--- src/rtl/fp_add_align_pipe_pkg.sv ---
// Shared types and width helpers for the floating-point adder pipeline.
// The operand struct below is sized for the default single-precision format.
package fp_add_pkg;

  localparam int GRS_WIDTH      = 3;
  localparam int DEF_EXPO_WIDTH = 8;
  localparam int DEF_MENT_WIDTH = 23;
  localparam int SHIFT_WIDTH    = DEF_EXPO_WIDTH + 1;
  localparam int ALIGN_WIDTH    = DEF_MENT_WIDTH + 1 + GRS_WIDTH;

  function automatic int shift_width(input int expo_width);
    return expo_width + 1;
  endfunction

  function automatic int align_width(input int ment_width);
    return ment_width + 1 + GRS_WIDTH;
  endfunction

  typedef struct packed {
    logic                      sign;
    logic [DEF_EXPO_WIDTH-1:0] eff_exp;
    logic [DEF_MENT_WIDTH:0]   mant_with_hidden;
  } fp_unpacked_t;

endpackage

--- src/rtl/fp_add_align_pipe_if.sv ---
// Operand/result handshake bundle between the adder front end and its neighbours.
interface fp_add_align_pipe_if #(
  parameter int DATA_WIDTH = 32,
  parameter int EXPO_WIDTH = 8,
  parameter int MENT_WIDTH = 23
);
  logic [DATA_WIDTH-1:0] floating1_in;
  logic [DATA_WIDTH-1:0] floating2_in;
  logic                  in_valid_in;
  logic                  in_ready_out;
  logic                  out_ready_in;
  logic                  out_valid_out;
  logic [MENT_WIDTH:0]   bigger_mant_out;
  logic [MENT_WIDTH+3:0] aligned_mant_out;
  logic [EXPO_WIDTH-1:0] bigger_exponent_out;
  logic                  sign_out;
  logic                  eff_sub_out;
  logic                  swap_out;
  logic                  special_out;

  modport slave (
    input  floating1_in, floating2_in, in_valid_in, out_ready_in,
    output in_ready_out, out_valid_out, bigger_mant_out, aligned_mant_out,
           bigger_exponent_out, sign_out, eff_sub_out, swap_out, special_out
  );

  modport master (
    output floating1_in, floating2_in, in_valid_in, out_ready_in,
    input  in_ready_out, out_valid_out, bigger_mant_out, aligned_mant_out,
           bigger_exponent_out, sign_out, eff_sub_out, swap_out, special_out
  );
endinterface

--- src/rtl/fp_align_shifter.sv ---
// Combinational right shifter that appends G/R/S bits, folds shifted-out bits
// into the sticky LSB and saturates to a lone sticky bit for oversized shifts.
module fp_align_shifter
  import fp_add_pkg::*;
#(
  parameter int MANT_WIDTH  = 24,
  parameter int SHIFT_WIDTH = 9
) (
  input  logic [MANT_WIDTH-1:0]           mant,
  input  logic [SHIFT_WIDTH-1:0]          shift,
  output logic [MANT_WIDTH+GRS_WIDTH-1:0] aligned
);
  localparam int AW = MANT_WIDTH + GRS_WIDTH;

  function automatic logic [AW-1:0] sticky_shift(input logic [MANT_WIDTH-1:0]  m,
                                                 input logic [SHIFT_WIDTH-1:0] s);
    logic [AW-1:0] ext;
    logic [AW-1:0] lost_mask;
    ext = {m, {GRS_WIDTH{1'b0}}};
    if (s >= SHIFT_WIDTH'(AW)) begin
      return {{(AW-1){1'b0}}, |m};
    end
    lost_mask = ~({AW{1'b1}} << s);
    return (ext >> s) | {{(AW-1){1'b0}}, |(ext & lost_mask)};
  endfunction

  assign aligned = sticky_shift(mant, shift);
endmodule

--- src/rtl/fp_add_align_pipe.sv ---
// Two-stage alignment front end: unpack and order operands by magnitude, then
// shift the smaller mantissa into place with guard/round/sticky bits.
module fp_add_align_pipe
  import fp_add_pkg::*;
#(
  parameter int DATA_WIDTH = 32,
  parameter int EXPO_WIDTH = 8,
  parameter int MENT_WIDTH = 23
) (
  input logic                clk_in,
  input logic                rst_n_in,
  fp_add_align_pipe_if.slave bus
);
  localparam int SHIFT_W = shift_width(EXPO_WIDTH);
  localparam int ALIGN_W = align_width(MENT_WIDTH);

  logic                  sign_a, sign_b;
  logic [EXPO_WIDTH-1:0] exp_a, exp_b, eff_a, eff_b;
  logic [MENT_WIDTH-1:0] frac_a, frac_b;
  logic [MENT_WIDTH:0]   mant_a, mant_b;
  logic                  swap;
  logic [SHIFT_W-1:0]    diff;
  logic                  s1_load, s2_load, accept;

  logic                  vld_p1, vld_p2;
  logic [MENT_WIDTH:0]   big_mant_p1, small_mant_p1, big_mant_p2;
  logic [EXPO_WIDTH-1:0] big_exp_p1, big_exp_p2;
  logic [SHIFT_W-1:0]    diff_p1;
  logic                  sign_p1, eff_sub_p1, swap_p1, special_p1;
  logic                  sign_p2, eff_sub_p2, swap_p2, special_p2;
  logic [ALIGN_W-1:0]    aligned_p1, aligned_p2;

  assign {sign_a, exp_a, frac_a} = bus.floating1_in;
  assign {sign_b, exp_b, frac_b} = bus.floating2_in;

  // Zero/denormal operands sit at effective exponent 1 with no hidden bit.
  assign eff_a  = (exp_a != '0) ? exp_a : EXPO_WIDTH'(1);
  assign eff_b  = (exp_b != '0) ? exp_b : EXPO_WIDTH'(1);
  assign mant_a = {exp_a != '0, frac_a};
  assign mant_b = {exp_b != '0, frac_b};

  assign swap = {eff_b, frac_b} > {eff_a, frac_a};
  assign diff = swap ? ({1'b0, eff_b} - {1'b0, eff_a}) : ({1'b0, eff_a} - {1'b0, eff_b});

  assign s2_load          = !vld_p2 | bus.out_ready_in;
  assign s1_load          = !vld_p1 | s2_load;
  assign accept           = bus.in_valid_in & s1_load;
  assign bus.in_ready_out = s1_load;

  // Stage 1: magnitude ordering and exponent difference
  always_ff @(posedge clk_in or negedge rst_n_in) begin
    if (!rst_n_in) begin
      vld_p1        <= 1'b0;
      big_mant_p1   <= '0;
      small_mant_p1 <= '0;
      big_exp_p1    <= '0;
      diff_p1       <= '0;
      sign_p1       <= 1'b0;
      eff_sub_p1    <= 1'b0;
      swap_p1       <= 1'b0;
      special_p1    <= 1'b0;
    end else begin
      if (s1_load) vld_p1 <= bus.in_valid_in;
      if (accept) begin
        big_mant_p1   <= swap ? mant_b : mant_a;
        small_mant_p1 <= swap ? mant_a : mant_b;
        big_exp_p1    <= swap ? eff_b : eff_a;
        diff_p1       <= diff;
        sign_p1       <= swap ? sign_b : sign_a;
        eff_sub_p1    <= sign_a ^ sign_b;
        swap_p1       <= swap;
        special_p1    <= (&exp_a) | (&exp_b);
      end
    end
  end

  fp_align_shifter #(
    .MANT_WIDTH  (MENT_WIDTH + 1),
    .SHIFT_WIDTH (SHIFT_W)
  ) u_shifter (
    .mant    (small_mant_p1),
    .shift   (diff_p1),
    .aligned (aligned_p1)
  );

  // Stage 2: aligned mantissa and result registers
  always_ff @(posedge clk_in or negedge rst_n_in) begin
    if (!rst_n_in) begin
      vld_p2      <= 1'b0;
      big_mant_p2 <= '0;
      aligned_p2  <= '0;
      big_exp_p2  <= '0;
      sign_p2     <= 1'b0;
      eff_sub_p2  <= 1'b0;
      swap_p2     <= 1'b0;
      special_p2  <= 1'b0;
    end else if (s2_load) begin
      vld_p2 <= vld_p1;
      if (vld_p1) begin
        big_mant_p2 <= big_mant_p1;
        aligned_p2  <= aligned_p1;
        big_exp_p2  <= big_exp_p1;
        sign_p2     <= sign_p1;
        eff_sub_p2  <= eff_sub_p1;
        swap_p2     <= swap_p1;
        special_p2  <= special_p1;
      end
    end
  end

  assign bus.out_valid_out       = vld_p2;
  assign bus.bigger_mant_out     = big_mant_p2;
  assign bus.aligned_mant_out    = aligned_p2;
  assign bus.bigger_exponent_out = big_exp_p2;
  assign bus.sign_out            = sign_p2;
  assign bus.eff_sub_out         = eff_sub_p2;
  assign bus.swap_out            = swap_p2;
  assign bus.special_out         = special_p2;
endmodule
--- src/flat_wrapper.sv ---
// flat-port wrapper written by rule: the top's interface ports become plain ports
module fp_add_align_pipe_flat import fp_add_pkg::*;
#(
  parameter int DATA_WIDTH = 32,
  parameter int EXPO_WIDTH = 8,
  parameter int MENT_WIDTH = 23
)
  (clk_in, rst_n_in, bus_floating1_in, bus_floating2_in, bus_in_valid_in, bus_out_ready_in, bus_in_ready_out, bus_out_valid_out, bus_bigger_mant_out, bus_aligned_mant_out, bus_bigger_exponent_out, bus_sign_out, bus_eff_sub_out, bus_swap_out, bus_special_out);
  fp_add_align_pipe_if #(.DATA_WIDTH(DATA_WIDTH), .EXPO_WIDTH(EXPO_WIDTH), .MENT_WIDTH(MENT_WIDTH)) bus_i ();
  input logic clk_in;
  input logic rst_n_in;
  input wire logic [$bits(bus_i.floating1_in)-1:0] bus_floating1_in;
  input wire logic [$bits(bus_i.floating2_in)-1:0] bus_floating2_in;
  input wire logic [$bits(bus_i.in_valid_in)-1:0] bus_in_valid_in;
  input wire logic [$bits(bus_i.out_ready_in)-1:0] bus_out_ready_in;
  output wire logic [$bits(bus_i.in_ready_out)-1:0] bus_in_ready_out;
  output wire logic [$bits(bus_i.out_valid_out)-1:0] bus_out_valid_out;
  output wire logic [$bits(bus_i.bigger_mant_out)-1:0] bus_bigger_mant_out;
  output wire logic [$bits(bus_i.aligned_mant_out)-1:0] bus_aligned_mant_out;
  output wire logic [$bits(bus_i.bigger_exponent_out)-1:0] bus_bigger_exponent_out;
  output wire logic [$bits(bus_i.sign_out)-1:0] bus_sign_out;
  output wire logic [$bits(bus_i.eff_sub_out)-1:0] bus_eff_sub_out;
  output wire logic [$bits(bus_i.swap_out)-1:0] bus_swap_out;
  output wire logic [$bits(bus_i.special_out)-1:0] bus_special_out;
  assign bus_i.floating1_in = bus_floating1_in;
  assign bus_i.floating2_in = bus_floating2_in;
  assign bus_i.in_valid_in = bus_in_valid_in;
  assign bus_i.out_ready_in = bus_out_ready_in;
  assign bus_in_ready_out = bus_i.in_ready_out;
  assign bus_out_valid_out = bus_i.out_valid_out;
  assign bus_bigger_mant_out = bus_i.bigger_mant_out;
  assign bus_aligned_mant_out = bus_i.aligned_mant_out;
  assign bus_bigger_exponent_out = bus_i.bigger_exponent_out;
  assign bus_sign_out = bus_i.sign_out;
  assign bus_eff_sub_out = bus_i.eff_sub_out;
  assign bus_swap_out = bus_i.swap_out;
  assign bus_special_out = bus_i.special_out;
  fp_add_align_pipe #(.DATA_WIDTH(DATA_WIDTH), .EXPO_WIDTH(EXPO_WIDTH), .MENT_WIDTH(MENT_WIDTH)) u_core (.clk_in(clk_in), .rst_n_in(rst_n_in), .bus(bus_i));
endmodule
--- config.mk ---
export PLATFORM = sky130hd
export DESIGN_NAME = fp_add_align_pipe_flat
export DESIGN_NICKNAME = d
export VERILOG_FILES = /design/src/rtl/fp_add_align_pipe_pkg.sv /design/src/rtl/fp_add_align_pipe_if.sv /design/src/rtl/fp_align_shifter.sv /design/src/rtl/fp_add_align_pipe.sv /design/src/flat_wrapper.sv
export SDC_FILE = /design/constraint.sdc
export NUM_CORES = 1
export LEC_CHECK = 0
export CAP_MARGIN = 0
export CORE_UTILIZATION = 25
export DETAILED_ROUTE_END_ITERATION = 7
export GPL_TIMING_DRIVEN = 0
export PLACE_DENSITY = 0.54
export SYNTH_ARGS = -nofsm -noshare
export SYNTH_HDL_FRONTEND = slang
export SYNTH_HIERARCHICAL = 1
export SYNTH_SLANG_ARGS = --single-unit
--- constraint.sdc ---
create_clock -name clk_in -period 7.05 [get_ports clk_in]
set_clock_uncertainty 0.15 [all_clocks]
set_input_delay 1.41 -clock clk_in [delete_from_list [all_inputs] [get_ports clk_in]]
set_output_delay 1.41 -clock clk_in [all_outputs]
set_load 0.01 [all_outputs]
Word level (Yosys, flattened, before mapping)
Index checks and enable logic that the tools add are counted.
{"block": "classes", "add_sub_neg": 2, "n_mul": 0, "div_mod_pow": 0, "order_cmp": 2, "n_eq_ne": 0, "shifts": 2, "mux": 10, "bitwise_logic": 8, "reduce_logical": 9}
{"op": "two-way mux 27 bit", "n": 2}
{"op": "two-way mux 24 bit", "n": 2}
{"op": "greater-than comparator 31 bit", "n": 1}
{"op": "AND 27 bit", "n": 1}
{"op": "inverter 27 bit", "n": 1}
{"op": "OR 27 x 1 -> 27 bit", "n": 1}
{"op": "OR reduction 27 bit", "n": 1}
{"op": "<< shifter 27 x 9 -> 27 bit (first input constant)", "n": 1}
{"op": "right shift 27 x 9 -> 27 bit", "n": 1}
{"op": "two-way mux 8 bit", "n": 3}
{"op": "OR reduction 24 bit", "n": 1}
{"op": "subtractor 8 x 8 -> 9 bit", "n": 2}
{"op": "AND reduction 8 bit", "n": 2}
{"op": "nonzero test 8 bit", "n": 2}
{"op": "greater-or-equal comparator 9 x 5 -> 1 bit (second input constant)", "n": 1}
{"op": "two-way mux 9 bit", "n": 1}
{"op": "OR 1 bit", "n": 3}
{"op": "logical NOT 1 bit", "n": 2}
{"op": "two-way mux 1 bit", "n": 2}
{"op": "AND reduction 2 bit", "n": 1}
{"op": "AND 1 bit", "n": 1}
{"op": "bitwise XOR 1 bit", "n": 1}
{"block": "totals", "register_bits": 134, "latchBits": 0, "ramBits": 0, "romBits": 0, "input_bits": 68, "output_inout_bits": 65, "memories": 0}

Logic depth before layout (Yosys ltp)
Gate-level depths: netlist (run 1).
{"block": "logic_depth", "word_depth": 6, "ltp_mapped": 14, "ltp_nobuf": 12}

Modules after synthesis
The synthesis (run 1) kept the hierarchy.
{"module": "fp_add_align_pipe", "n_inst": 1, "cells_each": 732, "area_each_um2": 6994.2, "seq_area_each_um2": 3353.2}
{"module": "fp_align_shifter", "n_inst": 1, "cells_each": 263, "area_each_um2": 1796.7, "seq_area_each_um2": 0.0}

Worst setup path before layout (run 1)
Ideal clock, no wire load.
{"block": "synth_path", "path_kind": "input port to flip-flop", "from": "in bus_floating1_in[24]", "to": "reg u_core.diff_p1[5]", "t_arrival_ns": 3.515, "path_slack_ns": 3.245, "cell_stages": 12, "cell_sequence": "nor4_1 > a21oi_1 > ha_1 > and3_1 > nand3_1 > a32o_1 > buf_2 > or2_1 > buf_6 > buf_2 > o211ai_1 > a31oi_1"}
{"block": "synth_via", "elab_chain_len": 4, "elab_cells_between_ends": 6, "classes_between": "add/sub: 2; order compare: 1; mux: 2; reduce/logical: 1"}
{"element": "from (decl)", "line": "flat_wrapper.sv:12", "source": "input wire logic [$bits(bus_i.floating1_in)-1:0] bus_floating1_in;"}
{"element": "nonzero test 8 bit", "line": "fp_add_align_pipe.sv:37", "source": "assign eff_a = (exp_a != '0) ? exp_a : EXPO_WIDTH'(1);"}
{"element": "two-way mux 8 bit *", "line": "fp_add_align_pipe.sv:37"}
{"element": "greater-than comparator 31 bit or subtractor 8 x 8 -> 9 bit (tied branches)", "line": "fp_add_align_pipe.sv:42, fp_add_align_pipe.sv:43"}
{"element": "two-way mux 9 bit *", "line": "fp_add_align_pipe.sv:43", "source": "assign diff = swap ? ({1'b0, eff_b} - {1'b0, eff_a}) : ({1'b0, eff_a} - {1'b0, eff_b});"}
{"element": "to (signal assigned)", "line": "fp_add_align_pipe.sv:68", "source": "diff_p1 <= diff;"}
{"element": "to (decl)", "line": "fp_add_align_pipe.sv:28", "source": "logic [SHIFT_W-1:0] diff_p1;"}
Every way passes the cells marked *; elsewhere a longest branch is shown, timed or not.
A chain may end at the register's enable or synchronous reset.

Final worst setup path (run 1)
{"block": "layout_path", "from": "in bus_floating1_in[28]", "to": "reg u_core.big_mant_p1[15]"}
{"block": "layout_via", "elab_chain_len": 4}
{"element": "nonzero test 8 bit", "line": "fp_add_align_pipe.sv:37"}
{"element": "two-way mux 8 bit *", "line": "fp_add_align_pipe.sv:37"}
{"element": "greater-than comparator 31 bit *", "line": "fp_add_align_pipe.sv:42", "source": "assign swap = {eff_b, frac_b} > {eff_a, frac_a};"}
{"element": "two-way mux 24 bit *", "line": "fp_add_align_pipe.sv:65", "source": "big_mant_p1 <= swap ? mant_b : mant_a;"}
{"element": "to (signal assigned)", "line": "fp_add_align_pipe.sv:65"}
{"element": "to (decl)", "line": "fp_add_align_pipe.sv:26", "source": "logic [MENT_WIDTH:0] big_mant_p1, small_mant_p1, big_mant_p2;"}
Marks and branches as above.

==> results of run 1 <==
-- area by class of cell --
cell class                 instances  area share [%]
multi-input combinational        730           43.28
sequential                       134           29.63
buffer                            82           3.140
inverter                          49           1.625
clock inverter                    14           1.548
clock buffer                      18           3.792
antenna                            1         0.02211
tap                              455           5.030
timing repair buffer             133           11.93
-- how the worst max path moves through the flow --
stage / end / slack (ps) / cells after the start
floorplan: u_core/diff_p1[5]$_DFFE_PN0P_ / 3240 / 12
global placement: u_core/big_mant_p1[22]$_DFFE_PN0P_ / -1290 / 1
detailed placement: u_core/big_mant_p1[11]$_DFFE_PN0P_ / 1990 / 14
CTS: u_core/big_mant_p1[12]$_DFFE_PN0P_ / 2430 / 14
global route: u_core/big_mant_p1[7]$_DFFE_PN0P_ / 1970 / 14
finish: u_core/big_mant_p1[15]$_DFFE_PN0P_ / 2390 / 14
-- layout by cell type (no fill, tap or decap), drive strengths merged, types with 3 or more instances in the layout --
master         count
a211o              3
a211oi             9
a21boi             5
a21o               5
a21oi             49
a22oi              4
a31oi             59
and2               5
and2b              3
buf               22
bufinv             3
clkbuf            80
clkdlybuf4s50    131
clkinv             4
clkinvlp           3
dfrtp            134
ha                40
inv               53
mux2              72
mux2i             16
mux4              17
nand2            174
nand2b             6
nand3             12
nand3b             3
nand4             16
nor2              93
nor2b              8
nor3              16
nor4              17
o211ai             5
o21a               4
o21ai             43
o22ai              5
o31a               3
or3               10
-- cell families (layout without fill, tap and decap cells) --
group | after synthesis | after routing
other | 0 | 1
AND/OR/NAND/NOR | 371 | 371
AO/OA/AOI/OAI | 211 | 211
adder cells (fa/ha/maj) | 42 | 42
multiplexers | 105 | 105
XOR/XNOR | 1 | 1
buffers and inverters | 131 | 296
flip-flops | 134 | 134
-- routing by layer --
metal	up-vias	track usage, %
met4	4	7.103
met5	-	0
met3	53	4.004
li1	3843	-
met1	3908	23.82
met2	291	25.81
-- state kept, by name, summed over array words and instances (netlist names) --
register and count:
u_core/bus.aligned_mant_out 27, u_core/bus.eff_sub_out 1, u_core/diff_p1 9, u_core/bus.bigger_exponent_out 8
u_core/big_mant_p1 24, u_core/big_exp_p1 8, u_core/special_p1 1, u_core/bus.swap_out 1
u_core/vld_p1 1, u_core/bus.special_out 1, u_core/bus.bigger_mant_out 24, u_core/eff_sub_p1 1
u_core/swap_p1 1, u_core/small_mant_p1 24, u_core/bus.sign_out 1, u_core/sign_p1 1
u_core/bus.out_valid_out 1
-- power groups by stage --
stage               Clock (µW)  Sequential, µW  Combinational, µW
global route               994            1080               1210
floorplan                    0            1050                642
global placement             0            1070               1100
CTS                        962            1060               1110
detailed placement           0            1070               1100
finish                     933            1060               1110
-- through the flow --
step | setup WS, ps | std cells | setup TNS (ps) | instance area, µm² | power (µW)
6_report | 2391 | 1616 | 0 | 11320 | 3105
5_1_grt | 1967 | 1615 | 0 | 11310 | 3283
4_1_cts | 2426 | 1615 | 0 | 11310 | 3127
3_3_place_gp | -1294 | 1582 | -171740 | 10680 | 2169
3_5_place_dp | 1995 | 1583 | 0 | 10710 | 2172
2_1_floorplan | 3245 | 995 | 0 | 8791 | 1690
-- critical path, cell delays in order --
cell                              delay, ps
sky130_fd_sc_hd__clkdlybuf4s50_1        490
sky130_fd_sc_hd__nor4_1                 450
sky130_fd_sc_hd__a21oi_1                210
sky130_fd_sc_hd__ha_1                   230
sky130_fd_sc_hd__a21oi_1                150
sky130_fd_sc_hd__o21ai_0                140
sky130_fd_sc_hd__a21oi_1                310
sky130_fd_sc_hd__and4_4                 280
sky130_fd_sc_hd__buf_6                  140
sky130_fd_sc_hd__or2_1                  120
sky130_fd_sc_hd__buf_6                  150
sky130_fd_sc_hd__clkbuf_1               470
sky130_fd_sc_hd__nand2_1                130
sky130_fd_sc_hd__a31oi_1                190
$ cat src/rtl/pipe_stage_reg.sv
// Pipeline stage register with 2-entry skid buffer, stall, flush and NOP fill.
// Optional statistics counters are enabled with PIPE_STAGE_STATS_EN.
module pipe_stage_reg
  import pipe_pkg::*;
#(
  parameter int unsigned        DATA_W    = 64,
  parameter logic [DATA_W-1:0]  FLUSH_VAL = {DATA_W{1'b0}}
) (
  input  logic              clk,
  input  logic              reset,
  input  logic              flush,
  input  logic              stall,
  input  logic              in_valid,
  output logic              in_ready,
  input  logic [DATA_W-1:0] in_data,
  output logic              out_valid,
  input  logic              out_ready,
  output logic [DATA_W-1:0] out_data,
  output logic [1:0]        occupancy
`ifdef PIPE_STAGE_STATS_EN
  ,
  output logic [PIPE_STAT_W-1:0] stall_cnt,
  output logic [PIPE_STAT_W-1:0] bubble_cnt,
  output logic [PIPE_STAT_W-1:0] flush_cnt
`endif
);

  logic              main_valid_q, main_valid_d;
  logic              skid_valid_q, skid_valid_d;
  logic [DATA_W-1:0] main_data_q, main_data_d;
  logic [DATA_W-1:0] skid_data_q, skid_data_d;
  logic [1:0]        occ;
  logic              push, pop;

  assign occ       = occ_encode(main_valid_q, skid_valid_q);
  assign occupancy = occ;
  // stall is the only combinational term on either handshake side.
  assign in_ready  = !skid_valid_q && !stall;
  assign out_valid = main_valid_q && !stall;
  assign out_data  = main_data_q;
  assign push      = in_valid && in_ready;
  assign pop       = out_valid && out_ready;

  always_comb begin
    main_valid_d = main_valid_q;
    skid_valid_d = skid_valid_q;
    main_data_d  = main_data_q;
    skid_data_d  = skid_data_q;
    if (flush) begin
      main_valid_d = 1'b0;
      skid_valid_d = 1'b0;
      main_data_d  = FLUSH_VAL;
      skid_data_d  = FLUSH_VAL;
    end else begin
      case (occ)
        OCC_EMPTY: begin
          if (push) begin
            main_valid_d = 1'b1;
            main_data_d  = in_data;
          end
        end
        OCC_ONE: begin
          if (push && pop) begin
            main_data_d = in_data;
          end else if (push) begin
            skid_valid_d = 1'b1;
            skid_data_d  = in_data;
          end else if (pop) begin
            main_valid_d = 1'b0;
            main_data_d  = FLUSH_VAL;
          end
        end
        OCC_FULL: begin
          if (pop) begin
            skid_valid_d = 1'b0;
            main_data_d  = skid_data_q;
            skid_data_d  = FLUSH_VAL;
          end
        end
        default: ;
      endcase
    end
  end

  always_ff @(posedge clk) begin
    if (reset) begin
      main_valid_q <= 1'b0;
      skid_valid_q <= 1'b0;
      main_data_q  <= FLUSH_VAL;
      skid_data_q  <= FLUSH_VAL;
    end else begin
      main_valid_q <= main_valid_d;
      skid_valid_q <= skid_valid_d;
      main_data_q  <= main_data_d;
      skid_data_q  <= skid_data_d;
    end
  end

`ifdef PIPE_STAGE_STATS_EN
  pipe_sat_counter #(
    .Width(PIPE_STAT_W)
  ) u_stall_cnt (
    .clk_i  (clk),
    .clr_i  (reset),
    .inc_i  (stall),
    .count_o(stall_cnt)
  );

  pipe_sat_counter #(
    .Width(PIPE_STAT_W)
  ) u_bubble_cnt (
    .clk_i  (clk),
    .clr_i  (reset),
    .inc_i  (out_ready && !out_valid && !stall),
    .count_o(bubble_cnt)
  );

  pipe_sat_counter #(
    .Width(PIPE_STAT_W)
  ) u_flush_cnt (
    .clk_i  (clk),
    .clr_i  (reset),
    .inc_i  (flush),
    .count_o(flush_cnt)
  );
`else
  // Statistics disabled: no counters, handshake behaviour unchanged.
`endif

endmodule

$ cat config.mk
export PLATFORM = sky130hd
export DESIGN_NAME = pipe_stage_reg
export DESIGN_NICKNAME = d
export VERILOG_FILES = /design/src/rtl/pipe_pkg.sv /design/src/rtl/pipe_sat_counter.sv /design/src/rtl/pipe_stage_reg.sv
export SDC_FILE = /design/constraint.sdc
export NUM_CORES = 1
export LEC_CHECK = 0
export CORE_ASPECT_RATIO = 0.75
export CORE_MARGIN = 10
export CORE_UTILIZATION = 53
export DETAILED_ROUTE_END_ITERATION = 6
export HOLD_SLACK_MARGIN = 0.1
export PLACE_DENSITY_LB_ADDON = 0.25
export SYNTH_ARGS = -nofsm -noshare
export SYNTH_HDL_FRONTEND = slang
export SYNTH_SLANG_ARGS = --single-unit
$ cat constraint.sdc
create_clock -name clk -period 5.4 [get_ports clk]
set_clock_uncertainty 0.2 [all_clocks]
set_input_delay 1.08 -clock clk [delete_from_list [all_inputs] [get_ports clk]]
set_output_delay 1.08 -clock clk [all_outputs]
set_load 0.02 [all_outputs]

ABOUT THIS TASK. The lines you need are those containing "synthesis"; find them in the records and copy them.

RESULT OF THE EXERCISE.
Modules after synthesis
The synthesis (run 1) kept the hierarchy.
group | after synthesis | after routing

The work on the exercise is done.